So this post is dedicated to the 5 most unforgettable characters I have read about. I guess books you read in your childhood impress you much more, so this list is slightly favoured towards fiction I read long long ago. You would also have a list of favourite characters right ? Let’s see how much my list matches yours!!! 🙂
Yeah, topping this list is Catherine Earnshaw from “Wuthering Heights” by Emile Bronte. I first read Wuthering Heights when I was thirteen (and I’ve read it over and over again!). It is an amazing story of unfulfilled love, an all-consuming romantic passion, alarming you with the violence of emotions and the scary dark shades of the characters. No wonder, the scenes of the novel struck in my mind forever. The desolate moors, the ghostly visage of Heathcliff and Catherine. If there was one book that made the most vivid impression on me in my childhood, then it was this one. And I can never forget the introduction to Catherine in the movie, where she wails on the window as a ghost, pleading to come in. And as you read further, her character gets even more unforgettable. My memory of her is still fresh: her cruel yet loving nature, her tempestuous character with a ferocity and depth of passion which will singe you. And the haunting description of Catherine in rage- her hair flying over her shoulders, her eyes flashing.. She has some passion within her that drives the whole story forward, and even after her death, Catherine is an overpowering presence in the events that follow.

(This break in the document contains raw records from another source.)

`src/rtl/sap_pkg.sv`:
```
// Shared constants for the SAP-1 control unit: opcodes, control-word bit
// positions and the microinstruction stage encoding.
package sap_pkg;

  localparam logic [3:0] OP_LDA = 4'h0;
  localparam logic [3:0] OP_ADD = 4'h1;
  localparam logic [3:0] OP_SUB = 4'h2;
  localparam logic [3:0] OP_HLT = 4'hF;

  localparam int CTRL_HLT       = 11;
  localparam int CTRL_PC_INC    = 10;
  localparam int CTRL_PC_EN     = 9;
  localparam int CTRL_MAR_LOAD  = 8;
  localparam int CTRL_MEM_EN    = 7;
  localparam int CTRL_IR_LOAD   = 6;
  localparam int CTRL_IR_EN     = 5;
  localparam int CTRL_A_LOAD    = 4;
  localparam int CTRL_A_EN      = 3;
  localparam int CTRL_B_LOAD    = 2;
  localparam int CTRL_ADDER_SUB = 1;
  localparam int CTRL_ADDER_EN  = 0;

  localparam int NUM_STAGES = 6;

  typedef enum logic [2:0] {T0, T1, T2, T3, T4, T5} stage_t;

endpackage

```
`src/rtl/sap_alu.sv`:
```
// Combinational add/subtract unit; subtraction is a + ~b + 1.
module sap_alu #(
  parameter int WIDTH = 8
) (
  input  logic [WIDTH-1:0] a,
  input  logic [WIDTH-1:0] b,
  input  logic             sub,
  output logic [WIDTH-1:0] sum
);

  assign sum = a + (sub ? ~b : b) + WIDTH'(sub);

endmodule

```
`src/rtl/sap_control_unit.sv`:
```
// SAP-1 timing/control core: halt clock gate, 6-stage sequencer, opcode
// decode into the control word, and the bus adder.
module sap_control_unit
  import sap_pkg::*;
#(
  parameter int WIDTH = 8
) (
  input  logic             clk,
  input  logic             rst,
  output logic             clk_out,
  input  logic [3:0]       opcode,
  input  logic [WIDTH-1:0] a,
  input  logic [WIDTH-1:0] b,
  output logic [WIDTH-1:0] adder_out,
  output logic [11:0]      ctrl
);

  stage_t stage;

  // hlt only rises while clk is low (stage moves on the falling edge),
  // so the AND gate cannot produce a runt pulse.
  assign clk_out = clk & ~ctrl[CTRL_HLT];

  always_ff @(negedge clk_out or posedge rst) begin
    if (rst)
      stage <= T0;
    else if (int'(stage) >= NUM_STAGES - 1)
      stage <= T0;
    else
      stage <= stage_t'(stage + 3'd1);
  end

  always_comb begin
    ctrl = '0;
    case (stage)
      T0: begin
        ctrl[CTRL_PC_EN]    = 1'b1;
        ctrl[CTRL_MAR_LOAD] = 1'b1;
      end
      T1: ctrl[CTRL_PC_INC] = 1'b1;
      T2: begin
        ctrl[CTRL_MEM_EN]  = 1'b1;
        ctrl[CTRL_IR_LOAD] = 1'b1;
      end
      T3: begin
        case (opcode)
          OP_LDA, OP_ADD, OP_SUB: begin
            ctrl[CTRL_IR_EN]    = 1'b1;
            ctrl[CTRL_MAR_LOAD] = 1'b1;
          end
          OP_HLT: ctrl[CTRL_HLT] = 1'b1;
          default: ;
        endcase
      end
      T4: begin
        case (opcode)
          OP_LDA: begin
            ctrl[CTRL_MEM_EN] = 1'b1;
            ctrl[CTRL_A_LOAD] = 1'b1;
          end
          OP_ADD, OP_SUB: begin
            ctrl[CTRL_MEM_EN] = 1'b1;
            ctrl[CTRL_B_LOAD] = 1'b1;
          end
          default: ;
        endcase
      end
      T5: begin
        case (opcode)
          OP_ADD: begin
            ctrl[CTRL_ADDER_EN] = 1'b1;
            ctrl[CTRL_A_LOAD]   = 1'b1;
          end
          OP_SUB: begin
            ctrl[CTRL_ADDER_SUB] = 1'b1;
            ctrl[CTRL_ADDER_EN]  = 1'b1;
            ctrl[CTRL_A_LOAD]    = 1'b1;
          end
          default: ;
        endcase
      end
      default: ;
    endcase
  end

  sap_alu #(.WIDTH(WIDTH)) u_alu (
    .a   (a),
    .b   (b),
    .sub (ctrl[CTRL_ADDER_SUB]),
    .sum (adder_out)
  );

endmodule

```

I have obsessed about Salander over and over again after having read The Millenium Trilogy. You can read that here. What makes her awesome is the combination of brains and brawn with a nasty – “I’m-not-going-to-apologize-for-the-way-I’ve-led-my-life attitude.A self-confessed freak and weirdo, she needn’t say much to alarm you. The simple – “Keep in mind that I’m crazy, won’t you?” would suffice. She is perhaps the few characters from modern fiction that has impressed me so much (most of my favourites are from age old classics!)
Can you imagine how life would have been if there were no Harry Potter books to read? I can’t, and no list would be complete if it didn’t have the Potter element in it! So my unforgettable character from this series is Severus Snape. Don’t wince; I know he made your skin crawl – with his crooked nose; greasy hair and twirling black robe as he glides down the corridors at Hogwarts. But I loved his brilliant wit and sarcasm, with ingenious methods to punish students out of favour with him. Remember the first portion making class – “I can teach you how to bottle fame, brew glory, even stopper death — if you aren’t as big a bunch of dunderheads as I usually have to teach”!!!. His face offs with Harry potter were le-gen-dary; “What would your head have been doing in Hogsmeade, Potter? Your head is not allowed in Hogsmeade. No part of your body has permission to be in Hogsmeade.”

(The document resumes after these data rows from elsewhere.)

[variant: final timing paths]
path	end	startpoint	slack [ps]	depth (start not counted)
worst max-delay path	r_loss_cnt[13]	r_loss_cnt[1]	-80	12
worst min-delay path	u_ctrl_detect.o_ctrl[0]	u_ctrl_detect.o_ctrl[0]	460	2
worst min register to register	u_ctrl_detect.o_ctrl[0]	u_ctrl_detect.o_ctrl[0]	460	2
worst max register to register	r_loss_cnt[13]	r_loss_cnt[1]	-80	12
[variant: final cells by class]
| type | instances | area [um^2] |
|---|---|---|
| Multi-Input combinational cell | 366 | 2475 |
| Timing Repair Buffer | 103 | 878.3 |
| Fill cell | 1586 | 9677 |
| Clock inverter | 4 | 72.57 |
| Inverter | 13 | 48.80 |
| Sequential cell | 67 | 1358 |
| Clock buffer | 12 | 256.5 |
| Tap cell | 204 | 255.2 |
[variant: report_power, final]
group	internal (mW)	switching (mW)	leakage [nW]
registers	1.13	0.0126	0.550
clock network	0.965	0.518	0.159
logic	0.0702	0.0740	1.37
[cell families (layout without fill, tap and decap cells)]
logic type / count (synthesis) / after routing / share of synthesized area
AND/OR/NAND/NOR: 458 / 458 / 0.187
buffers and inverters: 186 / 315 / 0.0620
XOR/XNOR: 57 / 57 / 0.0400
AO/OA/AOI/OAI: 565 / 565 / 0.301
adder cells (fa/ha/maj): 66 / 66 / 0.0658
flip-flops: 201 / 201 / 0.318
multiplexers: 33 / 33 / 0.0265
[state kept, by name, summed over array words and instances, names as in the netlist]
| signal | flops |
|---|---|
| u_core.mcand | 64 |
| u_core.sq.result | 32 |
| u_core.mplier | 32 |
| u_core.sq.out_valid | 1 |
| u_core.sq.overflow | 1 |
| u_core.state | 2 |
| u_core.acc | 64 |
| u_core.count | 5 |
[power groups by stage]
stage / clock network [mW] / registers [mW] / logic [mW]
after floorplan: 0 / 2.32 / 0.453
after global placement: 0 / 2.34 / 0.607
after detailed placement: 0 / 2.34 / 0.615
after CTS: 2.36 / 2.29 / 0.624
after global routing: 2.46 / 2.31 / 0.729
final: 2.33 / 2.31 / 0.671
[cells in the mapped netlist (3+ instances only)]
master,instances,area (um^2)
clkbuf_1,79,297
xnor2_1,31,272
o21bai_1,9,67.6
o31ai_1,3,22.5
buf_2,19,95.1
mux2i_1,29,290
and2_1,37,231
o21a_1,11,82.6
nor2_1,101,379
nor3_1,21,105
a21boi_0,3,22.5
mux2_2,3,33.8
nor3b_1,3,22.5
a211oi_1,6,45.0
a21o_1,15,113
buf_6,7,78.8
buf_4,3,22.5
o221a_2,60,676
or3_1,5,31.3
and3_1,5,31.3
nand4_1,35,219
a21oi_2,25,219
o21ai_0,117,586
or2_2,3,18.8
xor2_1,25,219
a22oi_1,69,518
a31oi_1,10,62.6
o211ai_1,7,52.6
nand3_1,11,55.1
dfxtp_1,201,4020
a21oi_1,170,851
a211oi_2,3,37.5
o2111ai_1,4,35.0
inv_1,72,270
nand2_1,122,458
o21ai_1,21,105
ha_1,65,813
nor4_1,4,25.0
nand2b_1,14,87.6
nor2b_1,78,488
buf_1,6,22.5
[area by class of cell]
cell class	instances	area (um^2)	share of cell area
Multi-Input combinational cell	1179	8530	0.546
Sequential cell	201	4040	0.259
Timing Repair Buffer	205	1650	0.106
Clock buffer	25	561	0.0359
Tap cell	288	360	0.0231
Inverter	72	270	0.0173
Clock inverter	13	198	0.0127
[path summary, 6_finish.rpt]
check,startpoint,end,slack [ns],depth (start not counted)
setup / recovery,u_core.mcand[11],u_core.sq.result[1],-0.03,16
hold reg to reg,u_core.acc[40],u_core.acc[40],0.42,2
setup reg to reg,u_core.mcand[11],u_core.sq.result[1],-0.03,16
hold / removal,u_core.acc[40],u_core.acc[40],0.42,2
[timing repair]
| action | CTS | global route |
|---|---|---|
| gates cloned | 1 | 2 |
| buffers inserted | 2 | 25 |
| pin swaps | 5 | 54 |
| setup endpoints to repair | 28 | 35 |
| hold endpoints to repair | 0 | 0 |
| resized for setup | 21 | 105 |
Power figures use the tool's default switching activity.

Yet, beneath the meanness and tragedy, there was a certain grace about his character. The grace with which he went around making Potter’s life miserable ( while saving his life), taking sides with the Death Eaters, getting killed by Voldemort, and finally redeeming himself with his memory. Snape was indeed the most heroic and misunderstood character of J K Rowling’s master creation. His presence made the whole story volatile and interesting, and I have to give him full marks for that!

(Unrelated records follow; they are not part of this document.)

$ cat src/rtl/rr_pick.sv
// Combinational round-robin picker: first valid index at or after ptr_i, wrapping.
module rr_pick #(
  parameter  int N     = 4,
  localparam int IDX_W = $clog2(N)
) (
  input  logic [N-1:0]     valid_i,
  input  logic [IDX_W-1:0] ptr_i,
  output logic [N-1:0]     onehot_o,
  output logic [IDX_W-1:0] idx_o,
  output logic             any_o
);

  localparam logic [N-1:0] ONE = N'(1);

  logic [N-1:0] hiMask;
  logic [N-1:0] hiValid;
  logic [N-1:0] cand;
  logic [N-1:0] oneHot;

  // Prefer requesters at or above the pointer; if none, wrap to the lowest valid.
  always_comb begin
    hiMask  = ~((ONE << ptr_i) - ONE);
    hiValid = valid_i & hiMask;
    cand    = (|hiValid) ? hiValid : valid_i;
    oneHot  = cand & (~cand + ONE);
    idx_o   = '0;
    for (int i = 0; i < N; i++) begin
      if (oneHot[i]) begin
        idx_o = IDX_W'(i);
      end
    end
    onehot_o = oneHot;
    any_o    = |valid_i;
  end

endmodule

$ cat src/rtl/uart_tx_arbiter.sv
// Round-robin arbiter sharing one serial transmitter among N_REQ byte producers.
// Optional grant locking is enabled by defining UART_ARB_LOCK_EN.
module uart_tx_arbiter
  import uart_pkg::*;
#(
  parameter  int N_REQ  = 4,
  parameter  int DATA_W = UART_DATA_W,
  localparam int IDX_W  = $clog2(N_REQ)
) (
  input  logic                      clk,
  input  logic                      rst,
  input  logic [N_REQ-1:0]          req_valid,
  input  logic [N_REQ*DATA_W-1:0]   req_data,
  output logic [N_REQ-1:0]          req_ready,
`ifdef UART_ARB_LOCK_EN
  input  logic [N_REQ-1:0]          req_lock,
`endif
  output logic                      tx_we,
  output logic [DATA_W-1:0]         tx_data,
  input  logic                      tx_busy,
  output logic [IDX_W-1:0]          grant_id,
  output logic                      arb_busy
);

  arb_state_t        state_q;
  logic [IDX_W-1:0]  rr_ptr_q;
  logic [IDX_W-1:0]  rr_ptr_d;
  logic              tx_we_q;
  logic [DATA_W-1:0] tx_data_q;
  logic [DATA_W-1:0] tx_data_d;
  logic [IDX_W-1:0]  grant_id_q;
  logic              arb_busy_q;

  logic [IDX_W-1:0]  pickPtr;
  logic [N_REQ-1:0]  pickOneHot;
  logic [IDX_W-1:0]  pickIdx;
  logic              pickAny;
  logic              grant;

`ifdef UART_ARB_LOCK_EN
  logic              lock_valid_q;
  logic [IDX_W-1:0]  lock_id_q;

  // A held lock steers the picker straight at its owner while the owner still has data.
  assign pickPtr = (lock_valid_q && req_valid[lock_id_q]) ? lock_id_q : rr_ptr_q;
`else
  assign pickPtr = rr_ptr_q;
`endif

  rr_pick #(
    .N(N_REQ)
  ) u_rr_pick (
    .valid_i  (req_valid),
    .ptr_i    (pickPtr),
    .onehot_o (pickOneHot),
    .idx_o    (pickIdx),
    .any_o    (pickAny)
  );

  assign grant     = !rst && (state_q == IDLE) && !tx_busy && pickAny;
  assign req_ready = grant ? pickOneHot : '0;
  assign rr_ptr_d  = (pickIdx == IDX_W'(N_REQ - 1)) ? '0 : pickIdx + IDX_W'(1);

  always_comb begin
    tx_data_d = '0;
    for (int i = 0; i < N_REQ; i++) begin
      if (pickOneHot[i]) begin
        tx_data_d = req_data[i*DATA_W +: DATA_W];
      end
    end
  end

  // Reset does not abort a frame already handed to the transmitter; it only returns here to IDLE.
  always_ff @(posedge clk) begin
    if (rst) begin
      state_q      <= IDLE;
      rr_ptr_q     <= '0;
      tx_we_q      <= 1'b0;
      tx_data_q    <= '0;
      grant_id_q   <= '0;
      arb_busy_q   <= 1'b0;
`ifdef UART_ARB_LOCK_EN
      lock_valid_q <= 1'b0;
      lock_id_q    <= '0;
`endif
    end else begin
      tx_we_q <= 1'b0;
      case (state_q)
        IDLE: begin
          if (grant) begin
            state_q    <= SEND;
            tx_we_q    <= 1'b1;
            tx_data_q  <= tx_data_d;
            grant_id_q <= pickIdx;
            rr_ptr_q   <= rr_ptr_d;
            arb_busy_q <= 1'b1;
`ifdef UART_ARB_LOCK_EN
            lock_valid_q <= req_lock[pickIdx];
            lock_id_q    <= pickIdx;
          end else if (lock_valid_q && !req_valid[lock_id_q]) begin
            lock_valid_q <= 1'b0;
`endif
          end
        end
        SEND: begin
          state_q <= WAIT_START;
        end
        WAIT_START: begin
          if (tx_busy) begin
            state_q <= WAIT_DONE;
          end
        end
        WAIT_DONE: begin
          if (!tx_busy) begin
            state_q    <= IDLE;
            arb_busy_q <= 1'b0;
          end
        end
        default: begin
          state_q    <= IDLE;
          arb_busy_q <= 1'b0;
        end
      endcase
    end
  end

  assign tx_we    = tx_we_q;
  assign tx_data  = tx_data_q;
  assign grant_id = grant_id_q;
  assign arb_busy = arb_busy_q;

endmodule
$ cat config.mk
export PLATFORM = sky130hd
export DESIGN_NAME = uart_tx_arbiter
export DESIGN_NICKNAME = d
export VERILOG_FILES = /design/src/rtl/uart_pkg.sv /design/src/rtl/rr_pick.sv /design/src/rtl/uart_tx_arbiter.sv
export SDC_FILE = /design/constraint.sdc
export NUM_CORES = 1
export LEC_CHECK = 0
export ABC_CLOCK_PERIOD_IN_PS = 2500
export CELL_PAD_IN_SITES_DETAIL_PLACEMENT = 1
export CELL_PAD_IN_SITES_GLOBAL_PLACEMENT = 1
export CORE_ASPECT_RATIO = 0.7
export CORE_MARGIN = 4
export CORE_UTILIZATION = 27
export CTS_BUF_LIST = sky130_fd_sc_hd__clkbuf_4 sky130_fd_sc_hd__clkbuf_8 sky130_fd_sc_hd__clkbuf_16
export CTS_CLUSTER_SIZE = 8
export DETAILED_ROUTE_END_ITERATION = 16
export PLACE_DENSITY_LB_ADDON = 0.12
export SLEW_MARGIN = 20
export SYNTH_ARGS = -nofsm -noshare
export SYNTH_HDL_FRONTEND = slang
export SYNTH_SLANG_ARGS = --single-unit
$ cat constraint.sdc
create_clock -name clk -period 2.5 [get_ports clk]
set_clock_uncertainty 0.2 [all_clocks]
set_input_delay 0.25 -clock clk [delete_from_list [all_inputs] [get_ports clk]]
set_output_delay 0.25 -clock clk [all_outputs]
set_load 0.02 [all_outputs]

Fountainhead was the first Ayn Rand book that I had read, sometime while pursuing graduation. And it sort of zapped me, in some magic spell. Howard Roark was like some weird perfect human being from another planet. Out of the world, he could as well have been an alien from Proxima Centauri!!. And the way Rand crafted her character made him an unforgettable hero in my memory. Not that I am a big fan of the one-sided capitalistic abracadabra that Rand propagated in all her books, yet she made a grand entry and left a gaping impression with Roark. The first scene of Fountainhead completely defines him. Standing at the edge of the cliff, confident in his skin – Howard Roark laughed. Like some sort of God mocking at the trivialities of humankind. Like an insubordinate spirit walking the earth. “High cheekbones over gaunt, hollow cheeks; gray eyes, cold and steady; a contemptuous mouth, shut tight, the mouth of an executioner or a saint.”!! Howard Roark is the mouthpiece of Ayn Rand philosophies, which actually inspire a cult-like devotion because they are so powerful (Remember the long speech in the last chapter!). And like all impressionable minds awed by her dazzling philosophy, I was also swept away. It took me 3-4 years to real life to be pushed out of the haze of Rand’s Objectivist propaganda!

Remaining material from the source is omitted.